GemiNav AI: The Multimodal Web Operating Agent

Inspiration Most AI browser extensions are trapped in a chat box. They require constant copy-pasting. If you ask them to actually do something on the page, they hallucinate coordinates and fail. They are passive text generators, not active assistants. I was inspired to build an AI that breaks out of this chat box and becomes a true co-pilot.

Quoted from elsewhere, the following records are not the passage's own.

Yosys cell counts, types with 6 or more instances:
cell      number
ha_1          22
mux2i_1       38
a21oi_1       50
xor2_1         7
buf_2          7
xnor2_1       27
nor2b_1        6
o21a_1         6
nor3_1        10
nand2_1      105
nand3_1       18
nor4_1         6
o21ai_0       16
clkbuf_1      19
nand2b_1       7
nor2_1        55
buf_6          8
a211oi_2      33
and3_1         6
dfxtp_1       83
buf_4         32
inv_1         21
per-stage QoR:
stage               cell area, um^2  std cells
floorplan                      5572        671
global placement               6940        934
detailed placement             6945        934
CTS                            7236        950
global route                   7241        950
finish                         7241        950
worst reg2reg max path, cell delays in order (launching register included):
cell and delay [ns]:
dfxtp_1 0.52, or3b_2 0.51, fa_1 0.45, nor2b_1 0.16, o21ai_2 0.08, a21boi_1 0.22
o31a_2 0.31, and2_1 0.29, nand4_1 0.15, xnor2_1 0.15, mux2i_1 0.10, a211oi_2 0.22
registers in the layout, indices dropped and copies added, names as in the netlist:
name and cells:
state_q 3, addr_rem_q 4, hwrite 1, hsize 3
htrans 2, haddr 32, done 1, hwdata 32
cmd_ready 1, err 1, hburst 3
`config.mk`:
```
export PLATFORM = sky130hd
export DESIGN_NAME = wb_byte_loader_flat
export DESIGN_NICKNAME = d
export VERILOG_FILES = /design/src/rtl/wb_byte_loader_pkg.sv /design/src/rtl/wb_byte_loader_if.sv /design/src/rtl/wb_byte_loader_tx_shift.sv /design/src/rtl/wb_byte_loader.sv /design/src/flat_wrapper.sv
export SDC_FILE = /design/constraint.sdc
export NUM_CORES = 1
export LEC_CHECK = 0
export BUFFER_PORTS_ARGS = -buffer_cell sky130_fd_sc_hd__buf_2
export CAP_MARGIN = 20
export CORE_MARGIN = 2
export CORE_UTILIZATION = 56
export CTS_BUF_LIST = sky130_fd_sc_hd__clkbuf_16
export DETAILED_ROUTE_END_ITERATION = 7
export PLACE_DENSITY = 0.83
export SLEW_MARGIN = 20
export SYNTH_ARGS = -nofsm -noshare
export SYNTH_HDL_FRONTEND = slang
export SYNTH_HIERARCHICAL = 1
export SYNTH_SLANG_ARGS = --single-unit
```
`constraint.sdc`:
```
create_clock -name clock -period 2.7 [get_ports clock]
set_input_delay 0.27 -clock clock [delete_from_list [all_inputs] [get_ports clock]]
set_output_delay 0.27 -clock clock [all_outputs]
set_load 0.005 [all_outputs]
```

What it does GemiNav AI is a real-time, voice-operated agent that sees your active tab, watches you through your webcam, hears your voice, and acts directly on your browser. It features a Voice-First Architecture allowing you to command the web without clicking. Its main capabilities include:

Multimodal Senses: Full-duplex voice (Mic), active tab scanning (Browser), full OS screen visibility (Desktop), and physical webcam access (Camera).
Smart Links: It injects high-contrast numeric tags next to interactive elements, allowing you to say "Click number 3" for flawless, hallucination-free navigation.
Explain (Contextual Audio): Highlight any text, and the Agent instantly reads, translates, or simplifies it directly into your ear.

How I built it I built GemiNav as an easily installable Chrome extension on top of the live-api-web-console. I designed a "graceful degradation" architecture for high availability, utilizing three connection modes:

Cloud Proxy: A secure WebSocket proxy hosted on Google Cloud, powered by Vertex AI and driven by a robust C# / .NET backend.
Direct API Key: A standard client-side fallback using a Google AI Studio API Key.
Local Proxy: A self-hosted Node.js server using a Google Cloud Service Account for maximum privacy.

Challenges I ran into The biggest challenge I faced was preventing the AI from hallucinating coordinates when asked to interact with web pages. Standard models fail at deterministic clicking. I solved this by engineering the Smart Links system to translate intent into guaranteed clicks using injected numeric tags. Additionally, maintaining a persistent, real-time multimodal connection required me to build a robust fallback architecture so the user is never disconnected.

Accomplishments that I'm proud of I successfully combined real-time multimodal vision with deterministic browser control. The agent perceives both the digital environment (DOM, desktop) and physical environment (webcam) seamlessly. I am especially proud of the "Cockpit" UI that lights up to show active senses, while remaining entirely hands-free and voice-driven.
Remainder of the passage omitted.